The man leaned back against the table once more. His eyes ranged up and down Pita’s naked body. She suddenly felt horribly vulnerable.
“We can do anything we like with you,” the slender man said. “Anything at all.” He let the words hang in the air for a moment. “And don’t try to scream for help We'll kill you if you do.”
The larger man shifted in his chair. Pita looked fearfully at him, blinking back her tears.
“We know you take chip,” he said in a low voice that was devoid of all emotion. “Chip not in pockets of dead man. DocWagon not take; cops not take. Mage do sensing, say you take. But chip not in your clothes You tell us where chip is”
Pita gnawed at her lip to stop herself from sobbing.
“What if I tell you?” she asked. “Will you let me go?”
The slender man’s lips curved in a smile that did not reach his eyes. “Of course.”
Pita knew she was trapped. There was no way out of this; the best she could do was buy herself a little time. “I thought the chip was a simsense game,” she said. “I tried it in my digideck, but it didn’t work. All that came up were these weird diagrams. They looked like something maybe a mage would use. I thought maybe I could sell it for a few nuyen, so I took it to a shop on Denny Way. The guy there gave me ten nuyen for it.”
The larger man lifted his feet from the bed and sat up. “What is name of man?” he asked.
Pita tried to shrug, to look as casual as possible, but her bound wrists prevented any motion. “I only know his first name: Aziz.”
“And the name of the shop?” the slender man asked.

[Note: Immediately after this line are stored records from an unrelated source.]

<file path="src/hdl/fpe_pkg.sv">
`timescale 1ns / 1ps
// Package for the format-preserving Feistel cipher core.
// Holds the hash constants, config register codes, shared types and the
// domain geometry function. No dependencies.
package fpe_pkg;

  localparam logic [31:0] HASH_MUL_A = 32'd747796405;
  localparam logic [31:0] HASH_ADD_A = 32'd2891336453;
  localparam logic [31:0] HASH_MUL_B = 32'd277803737;
  localparam logic [4:0]  HASH_TOP_SHIFT = 5'd28;
  localparam logic [4:0]  HASH_SHIFT_BIAS = 5'd4;
  localparam logic [4:0]  HASH_FOLD_SHIFT = 5'd22;

  localparam logic [1:0] CFG_KEY        = 2'd0;
  localparam logic [1:0] CFG_NUM_ITEMS  = 2'd1;
  localparam logic [1:0] CFG_NUM_ROUNDS = 2'd2;

  localparam logic [31:0] KEY_RESET        = 32'd0;
  localparam logic [31:0] NUM_ITEMS_RESET  = 32'd256;
  localparam logic [4:0]  NUM_ROUNDS_RESET = 5'd4;

  // Split of the domain into a left half of lb bits and a right half of rb bits.
  typedef struct packed {
    logic [4:0]  lb;
    logic [4:0]  rb;
    logic [15:0] lmask;
    logic [15:0] rmask;
  } fpe_geom_t;

  // One transaction as it travels down the chain of round cells.
  typedef struct packed {
    logic        valid;
    logic        cmd;
    logic [31:0] word;
  } fpe_item_t;

  localparam logic FPE_CMD_ENCRYPT = 1'b0;
  localparam logic FPE_CMD_DECRYPT = 1'b1;

  function automatic fpe_geom_t fpe_geometry(input logic [31:0] num_items);
    logic [31:0] span;
    logic [5:0]  nb;
    logic [16:0] lm;
    logic [16:0] rm;
    fpe_geom_t   g;
    span = num_items - 32'd1;
    nb = 6'd0;
    for (int i = 0; i < 32; i++) begin
      if (span[i]) begin
        nb = 6'(i + 1);
      end
    end
    g.lb = nb[5:1];
    g.rb = 5'(nb - {1'b0, nb[5:1]});
    lm = (17'd1 << g.lb) - 17'd1;
    rm = (17'd1 << g.rb) - 17'd1;
    g.lmask = lm[15:0];
    g.rmask = rm[15:0];
    return g;
  endfunction

endpackage

</file>
<file path="src/hdl/fpe_out_buf.sv">
`timescale 1ns / 1ps
// Output register with a one-entry skid stage for the cipher core.
// Depends on fpe_pkg for the item type.
module fpe_out_buf (
  input  logic               clk,
  input  logic               rst_n,
  input  fpe_pkg::fpe_item_t in_item,
  output logic               advance,
  output logic               out_valid,
  input  logic               out_ready,
  output logic [31:0]        out_result
);
  import fpe_pkg::*;

  logic        out_valid_r, out_valid_nxt;
  logic [31:0] out_data_r, out_data_nxt;
  logic        skid_valid_r, skid_valid_nxt;
  logic [31:0] skid_data_r, skid_data_nxt;
  logic        push;

  // The chain only stalls once the skid entry is taken.
  assign advance = !skid_valid_r;
  assign push    = in_item.valid && advance;

  always_comb begin
    out_valid_nxt  = out_valid_r;
    out_data_nxt   = out_data_r;
    skid_valid_nxt = skid_valid_r;
    skid_data_nxt  = skid_data_r;
    if (!out_valid_r || out_ready) begin
      if (skid_valid_r) begin
        out_valid_nxt  = 1'b1;
        out_data_nxt   = skid_data_r;
        skid_valid_nxt = 1'b0;
      end else if (push) begin
        out_valid_nxt = 1'b1;
        out_data_nxt  = in_item.word;
      end else begin
        out_valid_nxt = 1'b0;
      end
    end else if (push) begin
      skid_valid_nxt = 1'b1;
      skid_data_nxt  = in_item.word;
    end
  end

  always_ff @(posedge clk) begin
    if (!rst_n) begin
      out_valid_r  <= 1'b0;
      skid_valid_r <= 1'b0;
    end else begin
      out_valid_r  <= out_valid_nxt;
      skid_valid_r <= skid_valid_nxt;
    end
  end

  always_ff @(posedge clk) begin
    out_data_r  <= out_data_nxt;
    skid_data_r <= skid_data_nxt;
  end

  assign out_valid  = out_valid_r;
  assign out_result = out_data_r;

endmodule

</file>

The Secret something-or-other,” Pita answered.
The slender man glanced at his companion and said something in Japanese. Then he turned for the door.
“Wait” Pita said. “I kept my part of the deal. I told you where the chip was. Let me go!”

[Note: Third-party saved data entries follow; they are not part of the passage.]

**src/hw/rtl/smax_pkg.sv**
```systemverilog
`default_nettype none
package smax_pkg;

  localparam int unsigned ScoreW = 16;
  localparam int unsigned TermW  = 17;
  localparam int unsigned SumW   = 23;
  localparam int unsigned RecipW = 25;
  localparam int unsigned ProbW  = 16;
  localparam int unsigned TW     = 33;

  localparam logic [16:0] Log2eQ16 = 17'd94548;
  localparam logic [15:0] MostNeg  = 16'h8000;

  typedef enum logic [3:0] {
    S_LOAD,
    S_RD,
    S_SUB,
    S_MUL,
    S_EXP,
    S_USE,
    S_DIV,
    S_PROD,
    S_OUT
  } state_e;

  typedef struct packed {
    logic ld_d;
    logic ld_t;
    logic ld_term;
  } exp_ctrl_t;

  function automatic logic [16:0] pow2_lut(input logic [4:0] idx);
    logic [16:0] v;
    unique case (idx)
      5'd0:    v = 17'd65536;
      5'd1:    v = 17'd62757;
      5'd2:    v = 17'd60097;
      5'd3:    v = 17'd57549;
      5'd4:    v = 17'd55109;
      5'd5:    v = 17'd52773;
      5'd6:    v = 17'd50535;
      5'd7:    v = 17'd48393;
      5'd8:    v = 17'd46341;
      5'd9:    v = 17'd44376;
      5'd10:   v = 17'd42495;
      5'd11:   v = 17'd40693;
      5'd12:   v = 17'd38968;
      5'd13:   v = 17'd37316;
      5'd14:   v = 17'd35734;
      5'd15:   v = 17'd34219;
      5'd16:   v = 17'd32768;
      default: v = 17'd32768;
    endcase
    return v;
  endfunction

endpackage
`default_nettype wire

```
**src/hw/rtl/smax_if.sv**
```systemverilog
`default_nettype none
interface smax_in_if;
  logic               valid;
  logic               ready;
  logic signed [15:0] score;
  logic               row_end;
  modport source(output valid, output score, output row_end, input ready);
  modport sink(input valid, input score, input row_end, output ready);
endinterface

interface smax_out_if;
  logic        valid;
  logic        ready;
  logic [15:0] probability;
  logic        row_done;
  modport source(output valid, output probability, output row_done, input ready);
  modport sink(input valid, input probability, input row_done, output ready);
endinterface
`default_nettype wire

```
**src/hw/rtl/smax_exp.sv**
```systemverilog
`default_nettype none
module smax_exp (
  input  wire logic                    clk_i,
  input  wire smax_pkg::exp_ctrl_t     ctrl_i,
  input  wire logic [15:0]             max_i,
  input  wire logic [15:0]             score_i,
  output logic      [16:0]             term_o
);
  import smax_pkg::*;

  logic [15:0] d_q;
  logic [TW-1:0] t_q;
  logic [TermW-1:0] term_q;
  logic [8:0] n;
  logic [3:0] h;
  logic [3:0] l;
  logic [16:0] p_hi;
  logic [16:0] p_lo;
  logic [11:0] diff;
  logic [15:0] corr;
  logic [16:0] v;
  logic [TermW-1:0] term_d;

  always_comb begin
    n      = t_q[32:24];
    h      = t_q[23:20];
    l      = t_q[19:16];
    p_hi   = pow2_lut({1'b0, h});
    p_lo   = pow2_lut(5'({1'b0, h} + 5'd1));
    diff   = 12'(p_hi - p_lo);
    corr   = 16'(({4'd0, diff} * {12'd0, l} + 16'd8) >> 4);
    v      = p_hi - {1'b0, corr};
    term_d = (n >= 9'd17) ? '0 : (v >> n[4:0]);
  end

  always_ff @(posedge clk_i) begin
    if (ctrl_i.ld_d) begin
      d_q <= max_i - score_i;
    end
    if (ctrl_i.ld_t) begin
      t_q <= TW'({17'd0, d_q} * {16'd0, Log2eQ16});
    end
    if (ctrl_i.ld_term) begin
      term_q <= term_d;
    end
  end

  assign term_o = term_q;
endmodule
`default_nettype wire

```
**src/hw/rtl/smax_div.sv**
```systemverilog
`default_nettype none
module smax_div (
  input  wire logic        clk_i,
  input  wire logic        rst_ni,
  input  wire logic        start_i,
  input  wire logic [22:0] divisor_i,
  output logic      [24:0] quot_o,
  output logic             done_o
);
  import smax_pkg::*;

  logic              busy_q;
  logic [5:0]        cnt_q;
  logic [SumW-1:0]   div_q;
  logic [SumW:0]     rem_q;
  logic [RecipW-1:0] quot_q;
  logic [SumW:0]     shifted;
  logic              fits;

  always_comb begin
    shifted = {rem_q[SumW-1:0], (cnt_q == 6'd40)};
    fits    = shifted >= {1'b0, div_q};
  end

  always_ff @(posedge clk_i or negedge rst_ni) begin
    if (!rst_ni) begin
      busy_q <= 1'b0;
      cnt_q  <= '0;
      done_o <= 1'b0;
    end else begin
      done_o <= 1'b0;
      if (start_i) begin
        busy_q <= 1'b1;
        cnt_q  <= 6'd40;
      end else if (busy_q) begin
        cnt_q <= cnt_q - 6'd1;
        if (cnt_q == '0) begin
          busy_q <= 1'b0;
          done_o <= 1'b1;
        end
      end
    end
  end

  always_ff @(posedge clk_i) begin
    if (start_i) begin
      div_q  <= (divisor_i == '0) ? SumW'(1) : divisor_i;
      rem_q  <= '0;
      quot_q <= '0;
    end else if (busy_q) begin
      rem_q  <= fits ? shifted - {1'b0, div_q} : shifted;
      quot_q <= {quot_q[RecipW-2:0], fits};
    end
  end

  assign quot_o = quot_q;
endmodule
`default_nettype wire

```
**src/hw/rtl/softmax_row_normalize_top.sv**
```systemverilog
// softmax over a row of signed Q8.8 scores, probabilities out as unsigned Q0.16
// in_i: one score per transfer, row_end marks the last score of a row; a row
// also ends by itself at its MAX_COLS-th score
// out_o: one probability per score of the row, in arrival order, row_done on
// the last one
// loading takes one cycle per score; in_i.ready is low from the end of a row
// until its last probability has been taken
// after the row ends, each score is reread from the row memory and run through
// the shared exp unit twice: once in the sum pass, then a restoring divide forms
// the reciprocal, then once more in the output pass (memory read, subtract,
// multiply, interpolate, scale)
// a stalled receiver holds the output register and stops the sequencer
// reset clears the sequencer, the fill count and the running max; the row
// memory is not cleared since only written entries are read
`default_nettype none
module softmax_row_normalize_top #(
  parameter int unsigned MAX_COLS = 64
) (
  input wire logic clk_i,
  input wire logic rst_ni,
  smax_in_if.sink    in_i,
  smax_out_if.source out_o
);
  import smax_pkg::*;

  localparam int unsigned IdxW = $clog2(MAX_COLS);
  localparam int unsigned CntW = $clog2(MAX_COLS + 1);

  state_e state_q, state_d;
  logic [ScoreW-1:0] mem [MAX_COLS];
  logic [ScoreW-1:0] rd_q;
  logic [ScoreW-1:0] max_q;
  logic [CntW-1:0]   fill_q;
  logic [CntW-1:0]   cnt_q;
  logic [IdxW-1:0]   idx_q;
  logic              pass_q;
  logic [SumW-1:0]   sum_q;
  logic [RecipW-1:0] recip_q;
  logic [41:0]       prod_q;
  logic [ProbW-1:0]  prob_q;
  logic              done_q;

  exp_ctrl_t   exp_ctrl;
  logic [16:0] term;
  logic        div_start;
  logic        div_done;
  logic [24:0] quot;
  logic        in_fire;
  logic        out_fire;
  logic        row_last;
  logic        idx_last;
  logic [17:0] rounded;
  logic [SumW-1:0] sum_next;

  assign in_fire  = in_i.valid && in_i.ready;
  assign out_fire = out_o.valid && out_o.ready;
  assign row_last = in_i.row_end || (fill_q == CntW'(MAX_COLS - 1));
  assign idx_last = (CntW'(idx_q) + CntW'(1)) == cnt_q;
  assign rounded  = 18'((prod_q + 42'd8388608) >> 24);
  assign sum_next = sum_q + SumW'(term);

  smax_exp u_exp (
    .clk_i  (clk_i),
    .ctrl_i (exp_ctrl),
    .max_i  (max_q),
    .score_i(rd_q),
    .term_o (term)
  );

  smax_div u_div (
    .clk_i    (clk_i),
    .rst_ni   (rst_ni),
    .start_i  (div_start),
    .divisor_i(sum_next),
    .quot_o   (quot),
    .done_o   (div_done)
  );

  always_comb begin
    state_d   = state_q;
    exp_ctrl  = '0;
    div_start = 1'b0;
    unique case (state_q)
      S_LOAD: if (in_fire && row_last) state_d = S_RD;
      S_RD:   state_d = S_SUB;
      S_SUB: begin
        exp_ctrl.ld_d = 1'b1;
        state_d = S_MUL;
      end
      S_MUL: begin
        exp_ctrl.ld_t = 1'b1;
        state_d = S_EXP;
      end
      S_EXP: begin
        exp_ctrl.ld_term = 1'b1;
        state_d = S_USE;
      end
      S_USE: begin
        if (pass_q) begin
          state_d = S_PROD;
        end else if (idx_last) begin
          state_d = S_DIV;
        end else begin
          state_d = S_RD;
        end
      end
      S_DIV: begin
        div_start = 1'b0;
        if (div_done) state_d = S_RD;
      end
      S_PROD: state_d = S_OUT;
      S_OUT: begin
        if (out_fire) state_d = idx_last ? S_LOAD : S_RD;
      end
      default: state_d = S_LOAD;
    endcase
    if (state_q == S_USE && !pass_q && idx_last) div_start = 1'b1;
  end

  always_ff @(posedge clk_i or negedge rst_ni) begin
    if (!rst_ni) begin
      state_q <= S_LOAD;
      max_q   <= MostNeg;
      fill_q  <= '0;
      cnt_q   <= '0;
      idx_q   <= '0;
      pass_q  <= 1'b0;
      sum_q   <= '0;
    end else begin
      state_q <= state_d;
      unique case (state_q)
        S_LOAD: begin
          if (in_fire) begin
            if ($signed(in_i.score) > $signed(max_q)) max_q <= in_i.score;
            fill_q <= fill_q + CntW'(1);
            if (row_last) begin
              cnt_q  <= fill_q + CntW'(1);
              idx_q  <= '0;
              pass_q <= 1'b0;
              sum_q  <= '0;
            end
          end
        end
        S_USE: begin
          if (!pass_q) begin
            sum_q <= sum_next;
            if (!idx_last) idx_q <= idx_q + IdxW'(1);
          end
        end
        S_DIV: begin
          if (div_done) begin
            idx_q  <= '0;
            pass_q <= 1'b1;
          end
        end
        S_OUT: begin
          if (out_fire) begin
            if (idx_last) begin
              max_q  <= MostNeg;
              fill_q <= '0;
              sum_q  <= '0;
            end else begin
              idx_q <= idx_q + IdxW'(1);
            end
          end
        end
        default: ;
      endcase
    end
  end

  always_ff @(posedge clk_i) begin
    if (in_fire) mem[fill_q[IdxW-1:0]] <= in_i.score;
    if (state_q == S_RD) rd_q <= mem[idx_q];
    if (div_done) recip_q <= quot;
    if (state_q == S_USE && pass_q) prod_q <= {25'd0, term} * {17'd0, recip_q};
    if (state_q == S_PROD) begin
      prob_q <= (rounded > 18'd65535) ? 16'hFFFF : rounded[15:0];
      done_q <= idx_last;
    end
  end

  assign in_i.ready        = (state_q == S_LOAD);
  assign out_o.valid       = (state_q == S_OUT);
  assign out_o.probability = prob_q;
  assign out_o.row_done    = done_q;

  a_no_overlap: assert property (@(posedge clk_i) disable iff (!rst_ni)
    !(in_i.ready && out_o.valid))
    else $error("input and output active together");

  a_row_clear: assert property (@(posedge clk_i) disable iff (!rst_ni)
    (out_fire && out_o.row_done) |=> (fill_q == '0 && max_q == MostNeg))
    else $error("row state not cleared after last transfer");

  a_fill_bound: assert property (@(posedge clk_i) disable iff (!rst_ni)
    (state_q == S_LOAD) |-> (fill_q < CntW'(MAX_COLS)))
    else $error("fill count out of range");

  a_div_in_wait: assert property (@(posedge clk_i) disable iff (!rst_ni)
    div_done |-> (state_q == S_DIV))
    else $error("divider finished outside wait state");

  a_done_last: assert property (@(posedge clk_i) disable iff (!rst_ni)
    (state_q == S_PROD) |=> (done_q == $past(idx_last)))
    else $error("row_done flag mismatch");

endmodule
`default_nettype wire
```
**src/flat_wrapper.sv**
```systemverilog
// flat-port wrapper written by rule: the top's interface ports become plain ports
module softmax_row_normalize_top_flat import smax_pkg::*;
#(
  parameter int unsigned MAX_COLS = 64
)
  (clk_i, rst_ni, in_i_valid, in_i_score, in_i_row_end, in_i_ready, out_o_valid, out_o_probability, out_o_row_done, out_o_ready);
  smax_in_if in_i_i ();
  smax_out_if out_o_i ();
  input wire logic clk_i;
  input wire logic rst_ni;
  input wire logic [$bits(in_i_i.valid)-1:0] in_i_valid;
  input wire logic [$bits(in_i_i.score)-1:0] in_i_score;
  input wire logic [$bits(in_i_i.row_end)-1:0] in_i_row_end;
  output wire logic [$bits(in_i_i.ready)-1:0] in_i_ready;
  output wire logic [$bits(out_o_i.valid)-1:0] out_o_valid;
  output wire logic [$bits(out_o_i.probability)-1:0] out_o_probability;
  output wire logic [$bits(out_o_i.row_done)-1:0] out_o_row_done;
  input wire logic [$bits(out_o_i.ready)-1:0] out_o_ready;
  assign in_i_i.valid = in_i_valid;
  assign in_i_i.score = in_i_score;
  assign in_i_i.row_end = in_i_row_end;
  assign in_i_ready = in_i_i.ready;
  assign out_o_valid = out_o_i.valid;
  assign out_o_probability = out_o_i.probability;
  assign out_o_row_done = out_o_i.row_done;
  assign out_o_i.ready = out_o_ready;
  softmax_row_normalize_top #(.MAX_COLS(MAX_COLS)) u_core (.clk_i(clk_i), .rst_ni(rst_ni), .in_i(in_i_i), .out_o(out_o_i));
endmodule
```
**config.mk**
```make
export PLATFORM = sky130hd
export DESIGN_NAME = softmax_row_normalize_top_flat
export DESIGN_NICKNAME = d
export VERILOG_FILES = /design/src/hw/rtl/smax_pkg.sv /design/src/hw/rtl/smax_if.sv /design/src/hw/rtl/smax_exp.sv /design/src/hw/rtl/smax_div.sv /design/src/hw/rtl/softmax_row_normalize_top.sv /design/src/flat_wrapper.sv
export SDC_FILE = /design/constraint.sdc
export NUM_CORES = 2
export LEC_CHECK = 0
export BUFFER_PORTS_ARGS = -buffer_cell sky130_fd_sc_hd__buf_2
export CORE_ASPECT_RATIO = 1.25
export CORE_MARGIN = 1.5
export CORE_UTILIZATION = 55
export DETAILED_ROUTE_END_ITERATION = 6
export PLACE_DENSITY = 0.8
export SYNTH_ARGS = -nofsm -noshare
export SYNTH_HDL_FRONTEND = slang
export SYNTH_HIERARCHICAL = 1
export SYNTH_SLANG_ARGS = --single-unit
```
**constraint.sdc**
```tcl
create_clock -name clk_i -period 9.7 [get_ports clk_i]
set_input_delay 0.97 -clock clk_i [delete_from_list [all_inputs] [get_ports clk_i]]
set_output_delay 0.97 -clock clk_i [all_outputs]
set_load 0.02 [all_outputs]
```
Yosys cells after proc, flatten, opt, wreduce, memory -nomap -nowiden

Memory sizes are Yosys's and may differ from the RTL's. A register that Yosys moved wholly into a read port is not among the register bits.
Cells that the tools add are included.

$add $sub $neg: 12
$mul: 3
Order comparisons: 4
Equality and inequality tests: 19
Shifts and indexed selects: 1
Mux-type cells: 49
Reductions and logical operators: 23

Operator list:

| operator                                                                | count |
|---|---|
| 23-bit two-way mux                                                      | 6 |
| 23-bit case mux with 3 select lines                                     | 1 |
| 16-bit two-way mux                                                      | 4 |
| 6-bit two-way mux                                                       | 8 |
| 42-bit by 24-bit adder with 42-bit output (second input constant)       | 1 |
| 17-bit by 25-bit multiplier with 42-bit output                          | 1 |
| 4-bit case mux with 9 select lines                                      | 1 |
| 16-bit case mux with 2 select lines                                     | 1 |
| 16-bit by 15-bit multiplier with 31-bit output (second input constant)  | 1 |
| 24-bit by 23-bit greater-or-equal comparator with 1-bit output          | 1 |
| 6-bit case mux with 4 select lines                                      | 1 |
| 23-bit by 17-bit adder with 23-bit output                               | 1 |
| 23-bit logical NOT                                                      | 1 |
| 23-bit subtractor                                                       | 1 |
| 7-bit two-way mux                                                       | 3 |
| 4-bit two-way mux                                                       | 5 |
| 18-bit by 16-bit > comparator with 1-bit output (second input constant) | 1 |
| 17-bit by 5-bit >> shifter with 17-bit output                           | 1 |
| 17-bit by 12-bit subtractor with 17-bit output                          | 1 |
| 16-bit by 4-bit adder with 16-bit output (second input constant)        | 1 |
| 4-bit by 3-bit == test with 1-bit output (second input constant)        | 4 |
| 16-bit > comparator                                                     | 1 |
| 12-bit by 4-bit multiplier with 16-bit output                           | 1 |
| 1-bit two-way mux                                                       | 16 |
| other kinds (30)                                                        | 48 |

Register bits: 291
Bits in writable memories: 1024
Bits in read-only memories: 816
Input bits: 21
Output and inout port bits: 19
Logic and storage cells: 134
Memories kept: 3

Memory list:

| name             | words | bits a word | read ports | clocked after Yosys merged registers in | wr ports | line                            | text |
|---|---|---|---|---|---|---|---|
| u_core.mem       | 64    | 16          | 1          | 1                                       | 1        | softmax_row_normalize_top.sv:30 | `logic [ScoreW-1:0] mem [MAX_COLS];` |
| (name not given) | 32    | 17          | 1          | 0                                       | 0        | smax_pkg.sv:34                  | `unique case (idx)` |
| (name not given) | 16    | 17          | 1          | 1                                       | 0        | smax_pkg.sv:34                  |  |

Longest topological paths before layout

An unclocked memory read counts as a cell.

Depth in word-level cells: 7
Gate-level depth with buffers: 38
Gate-level depth less buffers: 36

Modules after synthesis

Netlist, hierarchy kept.

By module, submodules not included:

| module                    | instances | cells an instance | area each (µm²) | seq. area each (µm²) |
|---|---|---|---|---|
| softmax_row_normalize_top | 1         | 3698              | 59299.4         | 34664.5 |
| smax_exp                  | 1         | 1154              | 10941.7         | 1841.8 |
| smax_div                  | 1         | 495               | 4530.6          | 1851.8 |

Worst setup path before layout

Ideal clock, no wire load.

Kind: flip-flop to flip-flop
Start point: register u_core.u_exp.t_q[20]
End point: register u_core.u_exp.term_q[3], in the netlist u_core/u_exp/term_o[3] (data pin)
Setup time: 0.258 ns
Arrival: 8.435 ns
Required time: 9.442 ns
Path slack: 1.007 ns
Cell stages (with the launch flop): 37
Buffers on the path: 1
Clock period less this slack: 8.693 ns
Path through: edfxtp_1 clkbuf_1 nand3_1 xnor2_1 mux4_2 inv_1 nand2_1 ha_1 a21o_1 a21o_1 a21oi_1 o21ai_0 a21o_1 a21o_1 xor2_1 and2_1 fa_1 fa_1 ha_1 ha_1 and3_1 a21oi_1 o21ai_0 o41ai_1 o21ai_0 a21oi_1 xor2_1 ha_1 a21oi_1 o211ai_1 a311o_1 a31oi_1 xnor2_1 mux2_2 mux2i_1 mux2_2 o221a_2

Longest elaborated chain between the ends: 7

RTL lines:

| what                                           | line           | text |
|---|---|---|
| from (decl)                                    | smax_exp.sv:12 | `logic [TW-1:0] t_q;` |
| from (signal assigned)                         | smax_exp.sv:41 | `t_q <= TW'({17'd0, d_q} * {16'd0, Log2eQ16});` |
| 4-bit by 1-bit adder with 5-bit output         | smax_exp.sv:29 | `p_lo = pow2_lut(5'({1'b0, h} + 5'd1));` |
| memory read 32 x 17 bit                        | n/a            |  |
| 12-bit subtractor                              | smax_exp.sv:30 | `diff = 12'(p_hi - p_lo);` |
| 12-bit by 4-bit multiplier with 16-bit output  | smax_exp.sv:31 | `corr = 16'(({4'd0, diff} * {12'd0, l} + 16'd8) >> 4);` |
| 16-bit by 4-bit adder with 16-bit output       | smax_exp.sv:31 |  |
| 17-bit by 12-bit subtractor with 17-bit output | smax_exp.sv:32 | `v = p_hi - {1'b0, corr};` |
| 17-bit by 5-bit >> shifter with 17-bit output  | smax_exp.sv:33 | `term_d = (n >= 9'd17) ? '0 : (v >> n[4:0]);` |
| to (signal assigned)                           | smax_exp.sv:44 | `term_q <= term_d;` |
| to (decl)                                      | smax_exp.sv:13 | `logic [TermW-1:0] term_q;` |

Every way passes these cells.
A chain may end at the register's enable or synchronous reset.

Worst setup path after layout

Start point: register u_core.u_exp.t_q[22]
End point: register u_core.u_exp.term_q[3], in the netlist u_core/u_exp/term_o[3] (data pin)

The elaborated chain is that of the path after synthesis.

“Not until we get that chip back.”
“But you could at least untie me and let me get dressed,” she pleaded. She gave a meaningful look at the larger man, who was plainly intent on staying behind to watch her. “Even with my hands free, I’m not going to get past him”
“You may dress,” he said after a moment’s consideration. “I’m sure that Tomoyuki is tired of looking at you. But afterward you will have to be tied up again. And if I find that you have lied to me about that chip, you will die. There will be no second chances.”
10
The blare of the telecom’s alarm snapped Carla awake. She groaned and wiped the sleep out of her eyes, then sat up and looked around her apartment. She’d slept in her clothes after kicking off her shoes and neatly folding her jacket over a chair. She’d only intended to take a quick nap. but she’d set the alarm for six p.m. just in case she slept too long. Now the logo and call letters of KKRU Trideo News scrolled across the screen as the newscast began.
The camera zoomed in toward Rita Lambrecht and Tim Lang, tonight’s celebrity news anchors. Carla winced. Rita was a ditsy elf who smiled even when reciting the night’s body count, and Tim was a dwarf wrestling champion who’d been chosen for his rugged good looks and deep baritone voice. It looked like Rita would give the lead-in to the top story. Carla hoped she didn’t muff her lines.
Amazingly, the lead story wasn’t on the dead mage. Instead, it was about a group of rebels who’d blown up an oil refinery in the Yucatan; killing 127 technicians in the explosion. A grim-faced Aztlan spokesman promised “swift and thorough” retribution for the attack. The footage that accompanied the piece was gruesome and graphic, but Carla still didn’t think the story deserved the three minutes KKRU had given it.